# YOUR OBJECTIVE:
Lines from the listing below that contain the string "global" are to be reported.
● ● ●
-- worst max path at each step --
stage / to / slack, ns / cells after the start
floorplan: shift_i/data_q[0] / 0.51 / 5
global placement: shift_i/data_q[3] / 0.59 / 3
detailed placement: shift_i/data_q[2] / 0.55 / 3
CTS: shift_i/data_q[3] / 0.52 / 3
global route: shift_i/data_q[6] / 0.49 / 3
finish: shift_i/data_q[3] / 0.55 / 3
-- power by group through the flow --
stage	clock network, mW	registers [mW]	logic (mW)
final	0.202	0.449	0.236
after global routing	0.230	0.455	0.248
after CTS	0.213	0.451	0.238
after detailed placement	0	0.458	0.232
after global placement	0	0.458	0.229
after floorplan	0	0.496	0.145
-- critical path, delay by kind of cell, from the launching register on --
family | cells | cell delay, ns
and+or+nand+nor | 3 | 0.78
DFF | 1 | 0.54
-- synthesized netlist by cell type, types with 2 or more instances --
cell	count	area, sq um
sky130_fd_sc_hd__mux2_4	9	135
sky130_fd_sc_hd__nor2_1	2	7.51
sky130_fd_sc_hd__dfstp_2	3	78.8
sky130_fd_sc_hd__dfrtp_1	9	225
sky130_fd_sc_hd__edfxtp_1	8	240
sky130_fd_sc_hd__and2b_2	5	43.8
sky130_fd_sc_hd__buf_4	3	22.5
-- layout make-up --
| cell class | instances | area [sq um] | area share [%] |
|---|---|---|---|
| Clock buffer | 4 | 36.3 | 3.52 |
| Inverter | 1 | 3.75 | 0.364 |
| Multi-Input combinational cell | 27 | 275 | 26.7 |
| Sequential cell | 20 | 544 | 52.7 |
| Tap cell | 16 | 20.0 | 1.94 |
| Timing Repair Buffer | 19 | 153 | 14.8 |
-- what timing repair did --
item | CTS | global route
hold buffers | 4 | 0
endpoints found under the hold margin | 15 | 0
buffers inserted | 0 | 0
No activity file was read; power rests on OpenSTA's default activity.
File: config.mk
export PLATFORM = sky130hd
export DESIGN_NAME = seq_ee_writer
export DESIGN_NICKNAME = d
export VERILOG_FILES = /design/src/rtl/seq_ee_pkg.sv /design/src/rtl/seq_ee_chunk.sv /design/src/rtl/seq_ee_retry.sv /design/src/rtl/seq_ee_writer.sv
export SDC_FILE = /design/constraint.sdc
export NUM_CORES = 1
export LEC_CHECK = 0
export ABC_CLOCK_PERIOD_IN_PS = 2620
export BUFFER_PORTS_ARGS = -buffer_cell sky130_fd_sc_hd__buf_2
export CAP_MARGIN = 20
export CORE_UTILIZATION = 52
export DETAILED_ROUTE_END_ITERATION = 8
export HOLD_SLACK_MARGIN = 0.03
export PLACE_DENSITY = 0.77
export SLEW_MARGIN = 20
export SYNTH_ARGS = -nofsm -noshare
export SYNTH_HDL_FRONTEND = slang
export SYNTH_SLANG_ARGS = --single-unit
File: constraint.sdc
create_clock -name clk -period 2.62 [get_ports clk]
set_input_delay 0.524 -clock clk [delete_from_list [all_inputs] [get_ports clk]]
set_output_delay 0.524 -clock clk [all_outputs]
set_load 0.005 [all_outputs]
File: src/rtl/seq_ee_pkg.sv
package seq_ee_pkg;

    localparam int WORD_W = 16;
    localparam int ADDR_W = WORD_W + 3;
    localparam logic [3:0] DEV_CODE = 4'b1010;

    typedef enum logic [1:0] {
        OP_START = 2'b00,
        OP_STOP  = 2'b01,
        OP_WRITE = 2'b10
    } bus_op_e;

    typedef enum logic [3:0] {
        S_IDLE,
        S_OPEN,
        S_CTRL,
        S_AHI,
        S_ALO,
        S_DATA,
        S_CLOSE,
        S_PSTART,
        S_PCTRL,
        S_FIN,
        S_ABORT,
        S_DONE,
        S_FAIL
    } seq_state_e;

    function automatic logic [7:0] make_ctrl(input logic [ADDR_W-1:0] a);
        return {DEV_CODE, a[WORD_W], a[WORD_W+2], a[WORD_W+1], 1'b0};
    endfunction

endpackage

File: src/rtl/seq_ee_chunk.sv
module seq_ee_chunk
    import seq_ee_pkg::*;
#(
    parameter int PAGE_BYTES = 128,
    parameter int LEN_W      = 16
) (
    input  logic [ADDR_W-1:0]              addr,
    input  logic [LEN_W-1:0]               remain,
    output logic [7:0]                     ctrl,
    output logic [$clog2(PAGE_BYTES):0]    chunk
);
    localparam int PAGE_W = $clog2(PAGE_BYTES);

    logic [PAGE_W:0]    room;
    logic [LEN_W-1:0]   room_ext;

    always_comb begin
        ctrl     = make_ctrl(addr);
        room     = (PAGE_W+1)'(PAGE_BYTES) - {1'b0, addr[PAGE_W-1:0]};
        room_ext = LEN_W'(room);
        chunk    = (remain < room_ext) ? remain[PAGE_W:0] : room;
    end

endmodule

File: src/rtl/seq_ee_retry.sv
module seq_ee_retry #(
    parameter int LIMIT = 4096
) (
    input  logic clk,
    input  logic rst_n,
    input  logic clr,
    input  logic bump,
    output logic last
);
    localparam int CW = $clog2(LIMIT + 1);

    logic [CW-1:0] cnt;

    always_ff @(posedge clk) begin
        if (!rst_n)    cnt <= '0;
        else if (clr)  cnt <= '0;
        else if (bump) cnt <= cnt + CW'(1);
    end

    assign last = (cnt == CW'(LIMIT - 1));

    assert_retry_cap_R7: assert property (@(posedge clk) disable iff (!rst_n)
        cnt < CW'(LIMIT));

endmodule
● ● ●
# TASK ANSWER:
global placement: shift_i/data_q[3] / 0.59 / 3
global route: shift_i/data_q[6] / 0.49 / 3
after global routing	0.230	0.455	0.248
after global placement	0	0.458	0.229
item | CTS | global route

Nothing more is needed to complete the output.